§ **What to produce**
Search the entries below for the word "whiteDownRgb" and copy every line where it appears.

Collected data
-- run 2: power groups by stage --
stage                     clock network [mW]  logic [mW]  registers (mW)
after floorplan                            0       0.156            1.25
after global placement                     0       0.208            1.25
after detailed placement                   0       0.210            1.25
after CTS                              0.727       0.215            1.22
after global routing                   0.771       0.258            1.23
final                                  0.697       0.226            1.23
[config.mk]
export PLATFORM = sky130hd
export DESIGN_NAME = cpuCore
export DESIGN_NICKNAME = d
export VERILOG_FILES = /design/src/hdl/pipePkg.sv /design/src/hdl/isaPkg.sv /design/src/hdl/decodeExecIf.sv /design/src/hdl/cpuCore.sv /design/src/hdl/executeStage.sv /design/src/hdl/decodeStage.sv /design/src/hdl/fetchStage.sv /design/src/hdl/regFile.sv
export SDC_FILE = /design/constraint.sdc
export NUM_CORES = 1
export LEC_CHECK = 0
export BUFFER_PORTS_ARGS = -buffer_cell sky130_fd_sc_hd__buf_2
export CORE_UTILIZATION = 25
export DETAILED_ROUTE_END_ITERATION = 16
export GPL_TIMING_DRIVEN = 0
export PLACE_DENSITY = 0.39
export SYNTH_ARGS = -nofsm -noshare
export SYNTH_HDL_FRONTEND = slang
export SYNTH_HIERARCHICAL = 1
export SYNTH_SLANG_ARGS = --single-unit
[constraint.sdc]
create_clock -name clk -period 8.55 [get_ports clk]
set_input_delay 0.855 -clock clk [delete_from_list [all_inputs] [get_ports clk]]
set_output_delay 0.855 -clock clk [all_outputs]
set_load 0.01 [all_outputs]
### src/fma_addend_align.sv
// addend alignment stage
module fma_addend_align (
   input  logic             clk,
   input  logic             rst_n,
   input  fma_pkg::unpack_t stage1,
   output fma_pkg::align_t  stage2
);
   import fma_pkg::*;

   frame_t ext_c;
   logic   far_right;
   logic   far_left;
   align_t stage2_d;

   always_comb begin
      // c lsb lines up with product bit 23 at equal exponents
      ext_c     = {28'b0, stage1.man_c, 23'b0};
      far_right = stage1.shift_right && (stage1.shift > exp_t'(FAR_RIGHT_LIMIT));
      far_left  = !stage1.shift_right && (stage1.shift > exp_t'(FAR_LEFT_LIMIT));

      if (stage1.shift_right) begin
         stage2_d.addend = ext_c >> stage1.shift;
      end else if (far_left) begin
         stage2_d.addend = {1'b0, stage1.man_c, 50'b0};
      end else begin
         stage2_d.addend = ext_c << stage1.shift;
      end

      stage2_d.valid       = stage1.valid;
      stage2_d.add_mode    = !(far_right || far_left);
      stage2_d.shift_right = stage1.shift_right;
      stage2_d.prod_exp    = stage1.prod_exp;
      stage2_d.exp_c       = stage1.exp_c;
      stage2_d.sign_ab     = stage1.sign_ab;
      stage2_d.eff_sub     = stage1.eff_sub;
   end

   always_ff @(posedge clk or negedge rst_n) begin
      if (!rst_n) begin
         stage2 <= '0;
      end else begin
         stage2 <= stage2_d;
      end
   end

endmodule

### src/fma_add.sv
// signed 76-bit add stage
module fma_add (
   input  logic            clk,
   input  logic            rst_n,
   input  fma_pkg::prod_t  product,
   input  fma_pkg::align_t stage2,
   output fma_pkg::sum_t   stage3
);
   import fma_pkg::*;

   logic  far_left;
   wide_t prod_ext;
   wide_t addend_ext;
   wide_t sum;
   sum_t  stage3_d;

   always_comb begin
      far_left = !stage2.add_mode && !stage2.shift_right;
      // far-left product lies below the round position of c
      prod_ext = far_left ? '0 : {28'b0, product};
      // invert plus carry-in gives the negated addend
      addend_ext = stage2.eff_sub ? {1'b1, ~stage2.addend} : {1'b0, stage2.addend};
      sum        = prod_ext + addend_ext + wide_t'(stage2.eff_sub);

      stage3_d.valid       = stage2.valid;
      stage3_d.mag         = sum[75] ? -sum : sum;
      stage3_d.sign        = stage2.sign_ab ^ sum[75];
      stage3_d.add_mode    = stage2.add_mode;
      stage3_d.shift_right = stage2.shift_right;
      stage3_d.prod_exp    = stage2.prod_exp;
      stage3_d.exp_c       = stage2.exp_c;
   end

   always_ff @(posedge clk or negedge rst_n) begin
      if (!rst_n) begin
         stage3 <= '0;
      end else begin
         stage3 <= stage3_d;
      end
   end

endmodule
## src/hw/ooo_pkg.sv

```systemverilog
`default_nettype none

package ooo_pkg;

  typedef logic [31:0] word_t;
  typedef logic [4:0]  reg_idx_t;

  localparam int ROB_DEPTH = 8;
  localparam int ROB_IDX_W = 3;

  typedef logic [ROB_IDX_W-1:0] rob_tag_t;

  // value is only meaningful once ready is set
  typedef struct packed {
    logic     ready;
    word_t    value;
    rob_tag_t tag;
  } operand_t;

  typedef enum logic [3:0] {
    ALU_ADD,
    ALU_SUB,
    ALU_SLL,
    ALU_SLT,
    ALU_SLTU,
    ALU_XOR,
    ALU_SRL,
    ALU_SRA,
    ALU_OR,
    ALU_AND
  } alu_op_e;

  typedef struct packed {
    rob_tag_t tag;
    alu_op_e  op;
    operand_t a;
    operand_t b;
    logic     b_imm;
  } dispatch_t;

  typedef struct packed {
    logic     valid;
    rob_tag_t tag;
    word_t    value;
  } cdb_lane_t;

  // lane 0 alu, lane 1 multiplier
  localparam int CDB_LANES = 2;

  typedef struct packed {
    reg_idx_t rd;
    word_t    value;
  } commit_t;

  // pick up a broadcast result for a waiting operand
  function automatic operand_t cdb_snoop(operand_t op, cdb_lane_t [CDB_LANES-1:0] lanes);
    operand_t res;
    res = op;
    for (int l = 0; l < CDB_LANES; l++) begin
      if (!op.ready && lanes[l].valid && lanes[l].tag == op.tag) begin
        res.ready = 1'b1;
        res.value = lanes[l].value;
      end
    end
    return res;
  endfunction

endpackage

`default_nettype wire

```

## src/hw/issue_unit.sv

```systemverilog
`timescale 1ns/100ps
`default_nettype none

module issue_unit
  import ooo_pkg::*;
(
  input  logic                      instr_valid,
  input  word_t                     instr,
  output logic                      instr_ready,
  output reg_idx_t                  rs1,
  output reg_idx_t                  rs2,
  output reg_idx_t                  rd,
  input  operand_t                  sb_op_a,
  input  operand_t                  sb_op_b,
  input  operand_t                  rob_op_a,
  input  operand_t                  rob_op_b,
  input  cdb_lane_t [CDB_LANES-1:0] cdb,
  input  logic                      alu_full,
  input  logic                      mul_full,
  input  logic                      rob_full,
  input  rob_tag_t                  alloc_tag,
  output logic                      alu_push,
  output logic                      mul_push,
  output logic                      rob_push,
  output dispatch_t                 dispatch
);

  localparam logic [6:0] OPC_OP     = 7'b0110011;
  localparam logic [6:0] OPC_OP_IMM = 7'b0010011;
  localparam logic [6:0] OPC_LUI    = 7'b0110111;

  logic [6:0] opcode;
  logic [2:0] funct3;
  logic       is_lui;
  logic       is_imm;
  logic       is_mul;
  word_t      imm;
  alu_op_e    op;
  operand_t   op_a;
  operand_t   op_b;

  // scoreboard first, then a finished rob entry, then this cycle's broadcast
  function automatic operand_t resolve(operand_t sb, operand_t from_rob,
                                       cdb_lane_t [CDB_LANES-1:0] lanes);
    if (sb.ready) begin
      return sb;
    end
    if (from_rob.ready) begin
      return from_rob;
    end
    return cdb_snoop(sb, lanes);
  endfunction

  assign opcode = instr[6:0];
  assign funct3 = instr[14:12];
  assign rd     = instr[11:7];
  assign rs1    = instr[19:15];
  assign rs2    = instr[24:20];

  assign is_lui = opcode == OPC_LUI;
  assign is_imm = opcode == OPC_OP_IMM || is_lui;
  // funct7 0000001 selects mul
  assign is_mul = opcode == OPC_OP && instr[25];
  assign imm    = is_lui ? {instr[31:12], 12'b0} : {{20{instr[31]}}, instr[31:20]};

  always_comb begin
    case (funct3)
      3'b000:  op = (opcode == OPC_OP && instr[30]) ? ALU_SUB : ALU_ADD;
      3'b001:  op = ALU_SLL;
      3'b010:  op = ALU_SLT;
      3'b011:  op = ALU_SLTU;
      3'b100:  op = ALU_XOR;
      3'b101:  op = instr[30] ? ALU_SRA : ALU_SRL;
      3'b110:  op = ALU_OR;
      default: op = ALU_AND;
    endcase
    // lui is imm + 0
    if (is_lui) begin
      op = ALU_ADD;
    end
  end

  assign op_a = is_lui ? '{ready: 1'b1, value: '0, tag: '0}
                       : resolve(sb_op_a, rob_op_a, cdb);
  assign op_b = is_imm ? '{ready: 1'b1, value: imm, tag: '0}
                       : resolve(sb_op_b, rob_op_b, cdb);

  assign instr_ready = (is_mul ? !mul_full : !alu_full) && !rob_full;
  assign rob_push    = instr_valid && instr_ready;
  assign alu_push    = rob_push && !is_mul;
  assign mul_push    = rob_push && is_mul;

  assign dispatch = '{tag: alloc_tag, op: op, a: op_a, b: op_b, b_imm: is_imm};

endmodule

`default_nettype wire

```
### src/source/videoTypes.sv
`default_nettype none

package videoTypes;

	// Screen coordinate width shared with the top level's posBits
	localparam int posBits = 10;

	typedef logic [posBits - 1:0] pixelCoord;

	// 4 bits each of red, green, blue
	typedef logic [11:0] rgbColor;

	////////////////////
	// Palette

	localparam rgbColor backgroundRgb = 12'h333;
	localparam rgbColor whiteUpRgb = 12'hFFF;
	localparam rgbColor whiteDownRgb = 12'h9CF;
	localparam rgbColor blackUpRgb = 12'h000;
	localparam rgbColor blackDownRgb = 12'h008;

endpackage

`default_nettype wire

### src/source/pianoTypes.sv
`default_nettype none

package pianoTypes;

	// Key width, height and gap
	localparam int dimBits = 10;

	typedef logic [dimBits - 1:0] keyDim;

	// Colour code handed from the renderer to the palette
	typedef logic [2:0] keyColor;

	localparam keyColor colorEmpty = 3'd0;
	localparam keyColor colorWhiteUp = 3'd1;
	localparam keyColor colorWhiteDown = 3'd2;
	localparam keyColor colorBlackUp = 3'd3;
	localparam keyColor colorBlackDown = 3'd4;

	////////////////////
	// Keys per octave

	localparam int whiteKeys = 7;
	localparam int blackKeys = 5;

	// Position of each key inside a 12-bit octave of the pressed vector
	localparam int whiteNoteBit [whiteKeys] = '{0, 2, 4, 5, 7, 9, 11};
	localparam int blackNoteBit [blackKeys] = '{1, 3, 6, 8, 10};

endpackage

`default_nettype wire

### src/source/rasterTiming.sv
`timescale 1ns/100ps
`default_nettype none

module rasterTiming #(
	parameter int posBits = 10,
	parameter int hActive = 640,
	parameter int hTotal = 800,
	parameter int hSyncStart = 656,
	parameter int hSyncEnd = 752,
	parameter int vActive = 480,
	parameter int vTotal = 525,
	parameter int vSyncStart = 490,
	parameter int vSyncEnd = 492
) (
	input logic clk,
	input logic reset,
	output videoTypes::pixelCoord evalX,
	output videoTypes::pixelCoord evalY,
	output logic rawActive,
	output logic rawHsync,
	output logic rawVsync
);

	logic lineEnd;
	logic frameEnd;

	assign lineEnd = (evalX == posBits'(hTotal - 1));
	assign frameEnd = (evalY == posBits'(vTotal - 1));

	////////////////////
	// Scan counters

	always_ff @(posedge clk) begin
		if (reset) begin
			evalX <= '0;
			evalY <= '0;
		end else if (lineEnd) begin
			evalX <= '0;
			if (frameEnd) begin
				evalY <= '0;
			end else begin
				evalY <= evalY + 1'b1;
			end
		end else begin
			evalX <= evalX + 1'b1;
		end
	end

	////////////////////
	// Window decode

	// Visible area
	assign rawActive = (evalX < posBits'(hActive)) && (evalY < posBits'(vActive));

	// Sync pulses are high inside their window
	assign rawHsync = (evalX >= posBits'(hSyncStart)) && (evalX < posBits'(hSyncEnd));
	assign rawVsync = (evalY >= posBits'(vSyncStart)) && (evalY < posBits'(vSyncEnd));

endmodule

`default_nettype wire

### src/source/rectHit.sv
`timescale 1ns/100ps
`default_nettype none

module rectHit (
	input pianoTypes::keyDim width,
	input pianoTypes::keyDim height,
	input videoTypes::pixelCoord centerX,
	input videoTypes::pixelCoord centerY,
	input videoTypes::pixelCoord evalX,
	input videoTypes::pixelCoord evalY,
	output logic hit
);
	import videoTypes::*;

	pixelCoord left;
	pixelCoord top;
	pixelCoord right;
	pixelCoord bottom;

	// Edges from centre and half size
	assign left = centerX - pixelCoord'(width >> 1);
	assign top = centerY - pixelCoord'(height >> 1);
	assign right = left + pixelCoord'(width);
	assign bottom = top + pixelCoord'(height);

	// Right and bottom edges are exclusive
	assign hit = (evalX >= left) && (evalX < right) && (evalY >= top) && (evalY < bottom);

endmodule

`default_nettype wire

### src/source/pianoKeys.sv
`timescale 1ns/100ps
`default_nettype none

module pianoKeys #(
	parameter int posBits = 10,
	parameter int dimBits = 10,
	parameter int octaves = 2
) (
	input logic clk,
	input logic reset,
	input pianoTypes::keyDim keyWidth,
	input pianoTypes::keyDim keyHeight,
	input pianoTypes::keyDim keySpace,
	input videoTypes::pixelCoord posX,
	input videoTypes::pixelCoord posY,
	input videoTypes::pixelCoord evalX,
	input videoTypes::pixelCoord evalY,
	input logic [12 * octaves - 1:0] pressed,
	output pianoTypes::keyColor code
);
	import videoTypes::*;
	import pianoTypes::*;

	// Black key centres in pitches from the octave start and eighths of a key width
	localparam int blackPitchMul [blackKeys] = '{1, 2, 4, 5, 6};
	localparam int blackShift [blackKeys] = '{-1, 1, -1, 0, 1};

	keyDim pitch;
	keyDim eighth;
	keyDim blackWidth;
	keyDim blackHeight;
	keyDim maskWidth;
	keyDim maskHeight;
	pixelCoord whiteCenterY;
	pixelCoord blackCenterY;

	logic [whiteKeys * octaves - 1:0] whiteHit;
	logic [whiteKeys * octaves - 1:0] whiteDown;
	logic [blackKeys * octaves - 1:0] blackHit;
	logic [blackKeys * octaves - 1:0] blackDown;
	logic [blackKeys * octaves - 1:0] maskHit;
	keyColor nextCode;

	////////////////////
	// Key geometry

	assign pitch = dimBits'(keyWidth + keySpace);
	assign eighth = keyWidth >> 3;
	assign blackWidth = dimBits'(3 * eighth);
	assign blackHeight = dimBits'(7 * (keyHeight >> 4));

	// Gap band around each black key
	assign maskWidth = dimBits'(blackWidth + 2 * keySpace);
	assign maskHeight = dimBits'(blackHeight + 2 * keySpace);

	assign whiteCenterY = posBits'(posY + (keyHeight >> 1));
	// Even heights sit one row higher
	assign blackCenterY = posBits'(posY + keyHeight - (blackHeight >> 1)
		- (keyHeight[0] ? 0 : 1));

	////////////////////
	// Hit tests

	for (genvar o = 0; o < octaves; o++) begin : octaveGen
		pixelCoord octaveBase;

		assign octaveBase = posBits'(posX + whiteKeys * o * pitch);

		for (genvar n = 0; n < whiteKeys; n++) begin : whiteGen
			pixelCoord centerX;

			assign centerX = posBits'(octaveBase + (keyWidth >> 1) + n * pitch);
			assign whiteDown[o * whiteKeys + n] = pressed[12 * o + whiteNoteBit[n]];

			rectHit whiteRect (
				.width(keyWidth),
				.height(keyHeight),
				.centerX(centerX),
				.centerY(whiteCenterY),
				.evalX(evalX),
				.evalY(evalY),
				.hit(whiteHit[o * whiteKeys + n])
			);
		end

		for (genvar b = 0; b < blackKeys; b++) begin : blackGen
			pixelCoord centerX;

			assign centerX = posBits'(octaveBase + blackPitchMul[b] * pitch
				+ blackShift[b] * eighth);
			assign blackDown[o * blackKeys + b] = pressed[12 * o + blackNoteBit[b]];

			// Mask and key share a centre
			rectHit maskRect (
				.width(maskWidth),
				.height(maskHeight),
				.centerX(centerX),
				.centerY(blackCenterY),
				.evalX(evalX),
				.evalY(evalY),
				.hit(maskHit[o * blackKeys + b])
			);

			rectHit blackRect (
				.width(blackWidth),
				.height(blackHeight),
				.centerX(centerX),
				.centerY(blackCenterY),
				.evalX(evalX),
				.evalY(evalY),
				.hit(blackHit[o * blackKeys + b])
			);
		end
	end

	////////////////////
	// Layer priority

	// Scans run downwards so the lowest octave is applied last and wins
	always_comb begin
		nextCode = colorEmpty;
		if (|blackHit) begin
			for (int i = blackKeys * octaves - 1; i >= 0; i--) begin
				if (blackHit[i]) begin
					nextCode = blackDown[i] ? colorBlackDown : colorBlackUp;
				end
			end
		end else if (!(|maskHit)) begin
			for (int i = whiteKeys * octaves - 1; i >= 0; i--) begin
				if (whiteHit[i]) begin
					nextCode = whiteDown[i] ? colorWhiteDown : colorWhiteUp;
				end
			end
		end
	end

	always_ff @(posedge clk) begin
		if (reset) begin
			code <= colorEmpty;
		end else begin
			code <= nextCode;
		end
	end

endmodule

`default_nettype wire

### src/source/keyPalette.sv
`timescale 1ns/100ps
`default_nettype none

module keyPalette (
	input logic clk,
	input logic reset,
	input pianoTypes::keyColor code,
	input logic rawActive,
	input logic rawHsync,
	input logic rawVsync,
	output videoTypes::rgbColor rgb,
	output logic active,
	output logic hsync,
	output logic vsync
);
	import videoTypes::*;
	import pianoTypes::*;

	rgbColor paletteRgb;
	logic activeStage;
	logic hsyncStage;
	logic vsyncStage;

	always_comb begin
		case (code)
			colorWhiteUp: paletteRgb = whiteUpRgb;
			colorWhiteDown: paletteRgb = whiteDownRgb;
			colorBlackUp: paletteRgb = blackUpRgb;
			colorBlackDown: paletteRgb = blackDownRgb;
			default: paletteRgb = backgroundRgb;
		endcase
	end

	// First stage lines up with the renderer register, second with rgb
	always_ff @(posedge clk) begin
		if (reset) begin
			activeStage <= 1'b0;
			hsyncStage <= 1'b0;
			vsyncStage <= 1'b0;
			active <= 1'b0;
			hsync <= 1'b0;
			vsync <= 1'b0;
			rgb <= '0;
		end else begin
			activeStage <= rawActive;
			hsyncStage <= rawHsync;
			vsyncStage <= rawVsync;
			active <= activeStage;
			hsync <= hsyncStage;
			vsync <= vsyncStage;
			rgb <= activeStage ? paletteRgb : '0;
		end
	end

endmodule

`default_nettype wire

### src/source/pianoDisplay.sv
`timescale 1ns/100ps
`default_nettype none

module pianoDisplay #(
	parameter int posBits = 10,
	parameter int dimBits = 10,
	parameter int octaves = 2,
	parameter int hActive = 640,
	parameter int hTotal = 800,
	parameter int hSyncStart = 656,
	parameter int hSyncEnd = 752,
	parameter int vActive = 480,
	parameter int vTotal = 525,
	parameter int vSyncStart = 490,
	parameter int vSyncEnd = 492
) (
	input logic clk,
	input logic reset,
	input pianoTypes::keyDim keyWidth,
	input pianoTypes::keyDim keyHeight,
	input pianoTypes::keyDim keySpace,
	input videoTypes::pixelCoord posX,
	input videoTypes::pixelCoord posY,
	input logic [12 * octaves - 1:0] pressed,
	output videoTypes::rgbColor rgb,
	output logic hsync,
	output logic vsync,
	output logic active
);
	import videoTypes::*;
	import pianoTypes::*;

	pixelCoord evalX;
	pixelCoord evalY;
	logic rawActive;
	logic rawHsync;
	logic rawVsync;
	keyColor code;

	rasterTiming #(
		.posBits(posBits),
		.hActive(hActive),
		.hTotal(hTotal),
		.hSyncStart(hSyncStart),
		.hSyncEnd(hSyncEnd),
		.vActive(vActive),
		.vTotal(vTotal),
		.vSyncStart(vSyncStart),
		.vSyncEnd(vSyncEnd)
	) timing_i (
		.clk(clk),
		.reset(reset),
		.evalX(evalX),
		.evalY(evalY),
		.rawActive(rawActive),
		.rawHsync(rawHsync),
		.rawVsync(rawVsync)
	);

	pianoKeys #(
		.posBits(posBits),
		.dimBits(dimBits),
		.octaves(octaves)
	) keys_i (
		.clk(clk),
		.reset(reset),
		.keyWidth(keyWidth),
		.keyHeight(keyHeight),
		.keySpace(keySpace),
		.posX(posX),
		.posY(posY),
		.evalX(evalX),
		.evalY(evalY),
		.pressed(pressed),
		.code(code)
	);

	keyPalette palette_i (
		.clk(clk),
		.reset(reset),
		.code(code),
		.rawActive(rawActive),
		.rawHsync(rawHsync),
		.rawVsync(rawVsync),
		.rgb(rgb),
		.active(active),
		.hsync(hsync),
		.vsync(vsync)
	);

endmodule

`default_nettype wire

§ **Answer for the task**
	localparam rgbColor whiteDownRgb = 12'h9CF;
			colorWhiteDown: paletteRgb = whiteDownRgb;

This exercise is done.